<file path="src/hdl/grpt_pkg.sv">
// Shared widths, types and register codes for the gaze ray point transform.
// No dependencies; every other file imports this package.
package grpt_pkg;

    // Coordinate width of the input and result words
    localparam int CW   = 32;
    // Direction difference and magnitude width
    localparam int MW   = CW + 1;
    // Width of a leading-one position within MW
    localparam int SHW  = $clog2(MW);
    // Normalized magnitude: top component lies in [2^29, 2^30)
    localparam int NW   = 30;
    // Square and sum of squares
    localparam int SQW  = 2 * NW + 2;
    // Root width, also the number of root and divide steps
    localparam int RW   = 31;
    // Unit vector component, Q1.30
    localparam int UW   = RW;
    // Distance register width
    localparam int DW   = 32;
    // Offset along the ray
    localparam int OW   = 34;
    // Gaze point before the transform, signed
    localparam int PW   = ((CW > OW) ? CW : OW) + 1;
    // Transform coefficient width
    localparam int CFW  = 16;
    // Transform accumulator
    localparam int ACCW = PW + CFW + 2;
    // Accumulator after dropping 13 fraction bits
    localparam int RSW  = ACCW - 13;

    // APB register map
    localparam int AW   = 5;
    localparam logic [1:0] REG_ROW_X = 2'd0;
    localparam logic [1:0] REG_ROW_Y = 2'd1;
    localparam logic [1:0] REG_ROW_Z = 2'd2;
    localparam logic [1:0] REG_DIST  = 2'd3;

    localparam logic [63:0] ROW_X_RST = 64'd8192;
    localparam logic [63:0] ROW_Y_RST = 64'd8192 << 16;
    localparam logic [63:0] ROW_Z_RST = 64'd8192 << 32;
    localparam logic [DW-1:0] DIST_RST = 32'd65536000;

    // Configuration seen by the datapath
    typedef struct packed {
        logic [2:0][63:0] row;
        logic [DW-1:0]    gaze_dist;
    } cfg_t;

    // Per-word sideband carried alongside the root and divide pipes
    typedef struct packed {
        logic [2:0][CW-1:0] s;
        logic [2:0]         neg;
        logic [2:0][NW-1:0] mag;
        logic               zero;
    } side_t;

endpackage

</file>
<file path="src/hdl/grpt_cfg.sv">
// APB register file for the transform rows and the gaze distance.
// Depends on grpt_pkg.
module grpt_cfg
    import grpt_pkg::*;
(
    input  logic          clk,
    input  logic          rst_n,
    input  logic          psel,
    input  logic          penable,
    input  logic          pwrite,
    input  logic [AW-1:0] paddr,
    input  logic [63:0]   pwdata,
    output logic [63:0]   prdata,
    output logic          pready,
    output cfg_t          cfg
);

    logic [2:0][63:0] row_reg;
    logic [DW-1:0]    dist_reg;
    logic             wr_w;
    logic [1:0]       idx_w;

    assign pready = 1'b1;
    assign wr_w   = psel && penable && pwrite;
    assign idx_w  = paddr[4:3];

    // Register writes
    always_ff @(posedge clk or negedge rst_n)
    begin
        if (!rst_n)
        begin
            row_reg[0] <= ROW_X_RST;
            row_reg[1] <= ROW_Y_RST;
            row_reg[2] <= ROW_Z_RST;
            dist_reg   <= DIST_RST;
        end
        else if (wr_w)
        begin
            case (idx_w)
                REG_ROW_X: row_reg[0] <= pwdata;
                REG_ROW_Y: row_reg[1] <= pwdata;
                REG_ROW_Z: row_reg[2] <= pwdata;
                REG_DIST:  dist_reg   <= pwdata[DW-1:0];
                default:   ;
            endcase
        end
    end

    // Read mux
    always_comb
    begin
        case (idx_w)
            REG_ROW_X: prdata = row_reg[0];
            REG_ROW_Y: prdata = row_reg[1];
            REG_ROW_Z: prdata = row_reg[2];
            REG_DIST:  prdata = {{(64-DW){1'b0}}, dist_reg};
            default:   prdata = '0;
        endcase
    end

    assign cfg.row       = row_reg;
    assign cfg.gaze_dist = dist_reg;

endmodule

</file>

◇ ◇ ◇ ◇ ◇ ◇ ◇

*Exercise objective*. When a line in the data contains "psel", return it as written.

*Answer below*.
    input  logic          psel,
    assign wr_w   = psel && penable && pwrite;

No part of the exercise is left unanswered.